We ran into an interesting problem – at some point of time our Rails application started to fail occaionally because of REE segfaults on startup. Even starting the console with ‘script/console production’ was occasionally failing with REE segfault. Application was growing, new features were added and segfaults started happening more and more often. There was no one single place where crashes occurred, so there was no clear understanding how to tackle this problem.

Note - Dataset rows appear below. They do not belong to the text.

`src/hw/mcsb_pkg.sv`:
```
// package for the motor control status bank: offsets, reset values, state codes
package mcsb_pkg;

	// ****************************************************************
	// register indices (printed offsets are not all multiples of four)
	// ****************************************************************
	localparam logic [11:0] MCSB_IDX_CONTROL_PHASE_STATUS    = 12'h210;
	localparam logic [11:0] MCSB_IDX_PULSE_SPEED_ESTIMATE    = 12'h216;
	localparam logic [11:0] MCSB_IDX_SUPPLY_CURRENT_ESTIMATE = 12'h410;
	localparam logic [11:0] MCSB_IDX_INITIAL_ROTOR_ANGLE     = 12'h6FC;
	localparam logic [11:0] MCSB_IDX_BACKEMF_D_AXIS          = 12'h742;
	localparam logic [11:0] MCSB_IDX_BACKEMF_Q_AXIS          = 12'h744;
	localparam logic [11:0] MCSB_IDX_ESTIMATED_ROTOR_SPEED   = 12'h752;
	localparam logic [11:0] MCSB_IDX_ESTIMATED_ROTOR_POS     = 12'h756;
	// interrupt registers, placed above the documented bank
	localparam logic [11:0] MCSB_IDX_IRQ_STATUS              = 12'hF00;
	localparam logic [11:0] MCSB_IDX_IRQ_ENABLE              = 12'hF01;
	localparam logic [11:0] MCSB_IDX_IRQ_CLEAR               = 12'hF02;

	// ****************************************************************
	// field layout and reset values
	// ****************************************************************
	localparam int          MCSB_STATE_MSB    = 15;
	localparam logic [31:0] MCSB_RESET_WORD   = 32'h00000000;
	localparam logic [15:0] MCSB_RESET_STATE  = 16'h0000;
	localparam logic [2:0]  MCSB_RESET_IRQ    = 3'h0;
	localparam int          MCSB_IRQ_STATE    = 0;
	localparam int          MCSB_IRQ_FAULT    = 1;
	localparam int          MCSB_IRQ_WRITE    = 2;

	// ****************************************************************
	// control-sequence state codes
	// ****************************************************************
	localparam logic [15:0] MCSB_ST_IDLE        = 16'h0000;
	localparam logic [15:0] MCSB_ST_SPEED_DET   = 16'h0001;
	localparam logic [15:0] MCSB_ST_TRISTATE    = 16'h0002;
	localparam logic [15:0] MCSB_ST_START_BRAKE = 16'h0003;
	localparam logic [15:0] MCSB_ST_POS_DET     = 16'h0004;
	localparam logic [15:0] MCSB_ST_SLOW_FIRST  = 16'h0005;
	localparam logic [15:0] MCSB_ST_ALIGN       = 16'h0006;
	localparam logic [15:0] MCSB_ST_OPEN_LOOP   = 16'h0007;
	localparam logic [15:0] MCSB_ST_CLOSED_MIN  = 16'h0008;
	localparam logic [15:0] MCSB_ST_CLOSED_MAX  = 16'h000A;
	localparam logic [15:0] MCSB_ST_STOP_MIN    = 16'h000B;
	localparam logic [15:0] MCSB_ST_STOP_MAX    = 16'h000D;
	localparam logic [15:0] MCSB_ST_FAULT       = 16'h000E;
	localparam logic [15:0] MCSB_ST_MEAS_MIN    = 16'h000F;
	localparam logic [15:0] MCSB_ST_MEAS_MAX    = 16'h0018;

	// bus handshake phases
	typedef enum logic [1:0] {
		MCSB_BUS_IDLE,
		MCSB_BUS_ANSWER,
		MCSB_BUS_DONE
	} mcsb_bus_t;

endpackage : mcsb_pkg

```
`src/hw/mcsb_status_bank.sv`:
```
// read-only status register bank for the motor control algorithm, avalon-mm slave
`timescale 1ns/1ns
`default_nettype none

module mcsb_status_bank
	import mcsb_pkg::*;
(
	input  wire logic        clk_sys_in,
	input  wire logic        rst_b_in,
	// avalon-mm slave, word address = register index
	input  wire logic [11:0] avs_address_in,
	input  wire logic        avs_read_in,
	input  wire logic        avs_write_in,
	input  wire logic [31:0] avs_writedata_in,
	input  wire logic [3:0]  avs_byteenable_in,
	output logic      [31:0] avs_readdata_out,
	output logic             avs_waitrequest_out,
	output logic      [1:0]  avs_response_out,
	// live values from the control algorithm
	input  wire logic [15:0] phase_state_in,
	input  wire logic [31:0] pulse_speed_in,
	input  wire logic [31:0] supply_current_in,
	input  wire logic [31:0] initial_angle_in,
	input  wire logic [31:0] backemf_d_in,
	input  wire logic [31:0] backemf_q_in,
	input  wire logic [31:0] rotor_speed_in,
	input  wire logic [31:0] rotor_position_in,
	input  wire logic        update_in,
	output logic             irq_out
);

	// ****************************************************************
	// snapshot registers
	// ****************************************************************
	logic [15:0] state_q;
	logic [15:0] state_d;
	logic [31:0] pulse_speed_q;
	logic [31:0] pulse_speed_d;
	logic [31:0] supply_current_q;
	logic [31:0] supply_current_d;
	logic [31:0] initial_angle_q;
	logic [31:0] initial_angle_d;
	logic [31:0] backemf_d_q;
	logic [31:0] backemf_d_d;
	logic [31:0] backemf_q_q;
	logic [31:0] backemf_q_d;
	logic [31:0] rotor_speed_q;
	logic [31:0] rotor_speed_d;
	logic [31:0] rotor_position_q;
	logic [31:0] rotor_position_d;

	// values load together on update so a host sees one coherent sample
	assign state_d          = update_in ? phase_state_in    : state_q;
	assign pulse_speed_d    = update_in ? pulse_speed_in    : pulse_speed_q;
	assign supply_current_d = update_in ? supply_current_in : supply_current_q;
	assign initial_angle_d  = update_in ? initial_angle_in  : initial_angle_q;
	assign backemf_d_d      = update_in ? backemf_d_in      : backemf_d_q;
	assign backemf_q_d      = update_in ? backemf_q_in      : backemf_q_q;
	assign rotor_speed_d    = update_in ? rotor_speed_in    : rotor_speed_q;
	assign rotor_position_d = update_in ? rotor_position_in : rotor_position_q;

	always_ff @(posedge clk_sys_in) begin
		if (!rst_b_in) begin
			state_q <= MCSB_RESET_STATE;
		end else begin
			state_q <= state_d;
		end
	end

	always_ff @(posedge clk_sys_in) begin
		if (!rst_b_in) begin
			pulse_speed_q <= MCSB_RESET_WORD;
		end else begin
			pulse_speed_q <= pulse_speed_d;
		end
	end

	always_ff @(posedge clk_sys_in) begin
		if (!rst_b_in) begin
			supply_current_q <= MCSB_RESET_WORD;
		end else begin
			supply_current_q <= supply_current_d;
		end
	end

	always_ff @(posedge clk_sys_in) begin
		if (!rst_b_in) begin
			initial_angle_q <= MCSB_RESET_WORD;
		end else begin
			initial_angle_q <= initial_angle_d;
		end
	end

	always_ff @(posedge clk_sys_in) begin
		if (!rst_b_in) begin
			backemf_d_q <= MCSB_RESET_WORD;
		end else begin
			backemf_d_q <= backemf_d_d;
		end
	end

	always_ff @(posedge clk_sys_in) begin
		if (!rst_b_in) begin
			backemf_q_q <= MCSB_RESET_WORD;
		end else begin
			backemf_q_q <= backemf_q_d;
		end
	end

	always_ff @(posedge clk_sys_in) begin
		if (!rst_b_in) begin
			rotor_speed_q <= MCSB_RESET_WORD;
		end else begin
			rotor_speed_q <= rotor_speed_d;
		end
	end

	always_ff @(posedge clk_sys_in) begin
		if (!rst_b_in) begin
			rotor_position_q <= MCSB_RESET_WORD;
		end else begin
			rotor_position_q <= rotor_position_d;
		end
	end

	// ****************************************************************
	// bus decode
	// ****************************************************************
	mcsb_bus_t   bus_q;
	mcsb_bus_t   bus_d;
	logic [2:0]  irq_status_q;
	logic [2:0]  irq_status_d;
	logic [2:0]  irq_enable_q;
	logic [2:0]  irq_enable_d;
	logic        req;
	logic        wr_take;
	logic        hit;
	logic        sel_state;
	logic        sel_pulse_speed;
	logic        sel_supply_current;
	logic        sel_initial_angle;
	logic        sel_backemf_d;
	logic        sel_backemf_q;
	logic        sel_rotor_speed;
	logic        sel_rotor_position;
	logic        sel_irq_status;
	logic        sel_irq_enable;
	logic        sel_irq_clear;
	logic [31:0] state_word;
	logic [31:0] read_word;

	// a deselected register adds zero, so the read word is a plain or
	function automatic logic [31:0] pick_word(input logic sel, input logic [31:0] word);
		pick_word = sel ? word : MCSB_RESET_WORD;
	endfunction : pick_word

	assign req     = (avs_read_in || avs_write_in) && (bus_q == MCSB_BUS_IDLE);
	assign wr_take = req && avs_write_in;

	assign sel_state          = (avs_address_in == MCSB_IDX_CONTROL_PHASE_STATUS);
	assign sel_pulse_speed    = (avs_address_in == MCSB_IDX_PULSE_SPEED_ESTIMATE);
	assign sel_supply_current = (avs_address_in == MCSB_IDX_SUPPLY_CURRENT_ESTIMATE);
	assign sel_initial_angle  = (avs_address_in == MCSB_IDX_INITIAL_ROTOR_ANGLE);
	assign sel_backemf_d      = (avs_address_in == MCSB_IDX_BACKEMF_D_AXIS);
	assign sel_backemf_q      = (avs_address_in == MCSB_IDX_BACKEMF_Q_AXIS);
	assign sel_rotor_speed    = (avs_address_in == MCSB_IDX_ESTIMATED_ROTOR_SPEED);
	assign sel_rotor_position = (avs_address_in == MCSB_IDX_ESTIMATED_ROTOR_POS);
	assign sel_irq_status     = (avs_address_in == MCSB_IDX_IRQ_STATUS);
	assign sel_irq_enable     = (avs_address_in == MCSB_IDX_IRQ_ENABLE);
	assign sel_irq_clear      = (avs_address_in == MCSB_IDX_IRQ_CLEAR);
	assign hit = sel_state | sel_pulse_speed | sel_supply_current | sel_initial_angle
		| sel_backemf_d | sel_backemf_q | sel_rotor_speed | sel_rotor_position
		| sel_irq_status | sel_irq_enable | sel_irq_clear;

	assign state_word = {16'h0000, state_q[MCSB_STATE_MSB:0]};

	// the clear register has no pick: it always reads zero
	assign read_word = pick_word(sel_state, state_word)
		| pick_word(sel_pulse_speed, pulse_speed_q)
		| pick_word(sel_supply_current, supply_current_q)
		| pick_word(sel_initial_angle, initial_angle_q)
		| pick_word(sel_backemf_d, backemf_d_q)
		| pick_word(sel_backemf_q, backemf_q_q)
		| pick_word(sel_rotor_speed, rotor_speed_q)
		| pick_word(sel_rotor_position, rotor_position_q)
		| pick_word(sel_irq_status, {29'h00000000, irq_status_q})
		| pick_word(sel_irq_enable, {29'h00000000, irq_enable_q});

	// ****************************************************************
	// interrupt events
	// ****************************************************************
	logic       irq_q;
	logic       irq_d;
	logic [2:0] irq_event;
	logic [2:0] irq_clear;

	function automatic logic is_fault_code(input logic [15:0] code);
		is_fault_code = (code == MCSB_ST_FAULT) || (code == MCSB_ST_MEAS_MAX);
	endfunction : is_fault_code

	// events: state change, entry to a fault state, write to a mapped register other than irq enable and clear
	assign irq_event[MCSB_IRQ_STATE] = update_in && (phase_state_in != state_q);
	assign irq_event[MCSB_IRQ_FAULT] = update_in && is_fault_code(phase_state_in)
		&& !is_fault_code(state_q);
	assign irq_event[MCSB_IRQ_WRITE] = wr_take && hit
		&& !sel_irq_enable && !sel_irq_clear;
	assign irq_clear = (wr_take && sel_irq_clear) ? avs_writedata_in[2:0] : MCSB_RESET_IRQ;
	// a new event wins over a clear in the same cycle
	assign irq_status_d = (irq_status_q & ~irq_clear) | irq_event;
	assign irq_enable_d = (wr_take && sel_irq_enable && avs_byteenable_in[0])
		? avs_writedata_in[2:0] : irq_enable_q;
	// the level lags the enable by a cycle so that irq_out stays on a flip-flop
	assign irq_d = |(irq_status_d & irq_enable_q);

	always_ff @(posedge clk_sys_in) begin
		if (!rst_b_in) begin
			irq_status_q <= MCSB_RESET_IRQ;
		end else begin
			irq_status_q <= irq_status_d;
		end
	end

	always_ff @(posedge clk_sys_in) begin
		if (!rst_b_in) begin
			irq_enable_q <= MCSB_RESET_IRQ;
		end else begin
			irq_enable_q <= irq_enable_d;
		end
	end

	always_ff @(posedge clk_sys_in) begin
		if (!rst_b_in) begin
			irq_q <= 1'b0;
		end else begin
			irq_q <= irq_d;
		end
	end

	// ****************************************************************
	// handshake: waitrequest drops one cycle after the request is seen
	// ****************************************************************
	// registering the answer keeps every output straight from a flip-flop,
	// at the cost of one wait cycle per access
	logic [31:0] rdata_q;
	logic [31:0] rdata_d;
	logic [1:0]  resp_q;
	logic [1:0]  resp_d;
	logic        wait_d;

	always_comb begin
		bus_d = bus_q;
		unique case (bus_q)
			MCSB_BUS_IDLE:   bus_d = req ? MCSB_BUS_ANSWER : MCSB_BUS_IDLE;
			MCSB_BUS_ANSWER: bus_d = MCSB_BUS_DONE;
			MCSB_BUS_DONE:   bus_d = MCSB_BUS_IDLE;
			default:         bus_d = MCSB_BUS_IDLE;
		endcase
	end

	// read data and response stand for two cycles, then fall back to zero
	assign rdata_d = req ? (avs_read_in ? read_word : MCSB_RESET_WORD)
		: (bus_q == MCSB_BUS_DONE) ? MCSB_RESET_WORD
		: rdata_q;
	assign resp_d = req ? (hit ? 2'h0 : 2'h3)
		: (bus_q == MCSB_BUS_DONE) ? 2'h0
		: resp_q;
	assign wait_d = !req;

	always_ff @(posedge clk_sys_in) begin
		if (!rst_b_in) begin
			bus_q <= MCSB_BUS_IDLE;
		end else begin
			bus_q <= bus_d;
		end
	end

	always_ff @(posedge clk_sys_in) begin
		if (!rst_b_in) begin
			rdata_q <= MCSB_RESET_WORD;
		end else begin
			rdata_q <= rdata_d;
		end
	end

	always_ff @(posedge clk_sys_in) begin
		if (!rst_b_in) begin
			resp_q <= 2'h0;
		end else begin
			resp_q <= resp_d;
		end
	end

	always_ff @(posedge clk_sys_in) begin
		if (!rst_b_in) begin
			avs_waitrequest_out <= 1'b1;
		end else begin
			avs_waitrequest_out <= wait_d;
		end
	end

	assign avs_readdata_out = rdata_q;
	assign avs_response_out = resp_q;
	assign irq_out          = irq_q;

endmodule : mcsb_status_bank

`default_nettype wire

```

Examples of crashes we observed:
/vendor/rails/actionpack/lib/action_controller/routing/route.rb:205):2: [BUG] Segmentation fault /opt/ruby-enterprise-1.8.7-2011.03/lib/ruby/1.8/yaml.rb:133: [BUG] Segmentation fault /vendor/rails/activesupport/lib/active_support/vendor/i18n-0.3.7/i18n/ backend/base.rb:257: [BUG] Segmentation fault /vendor/rails/actionpack/lib/action_view/template.rb:226: [BUG] Segmentation fault /opt/ruby-enterprise-1.8.7-2011.03/lib/ruby/gems/1.8/gems/pauldix-sax-machine-0.0.14/ lib/sax-machine/sax_document.rb:30: [BUG] Segmentation fault /vendor/rails/activesupport/lib/active_support/memoizable.rb:32: [BUG] Segmentation fault
After banging my head against the wall for a week I found a solution (even two) and what might seem to be a likely reason for the segfaults. Two “suspects” – lack of available memory and incorrect version of libxml were ruled out. What seems to be the actual reason is the total size of the localisation files in config/locales loaded upon startup:
$ du -shb config/locales 1665858 config/locales
$ cd config/locales $ find . -type f | wc -l 805
So ~1.6Mb in 805 files give occasional segfaults. Adding 200Kb of localisation files more started giving 100% segfaults on script/console startup.
Now I’ve found two workarounds for this problem.
1. Recompile REE with –no-tcmalloc flag
./ruby-enterprise-1.8.7-2011.03/installer --no-tcmalloc
Note that on 64-bit platforms tcmalloc is disabled by default.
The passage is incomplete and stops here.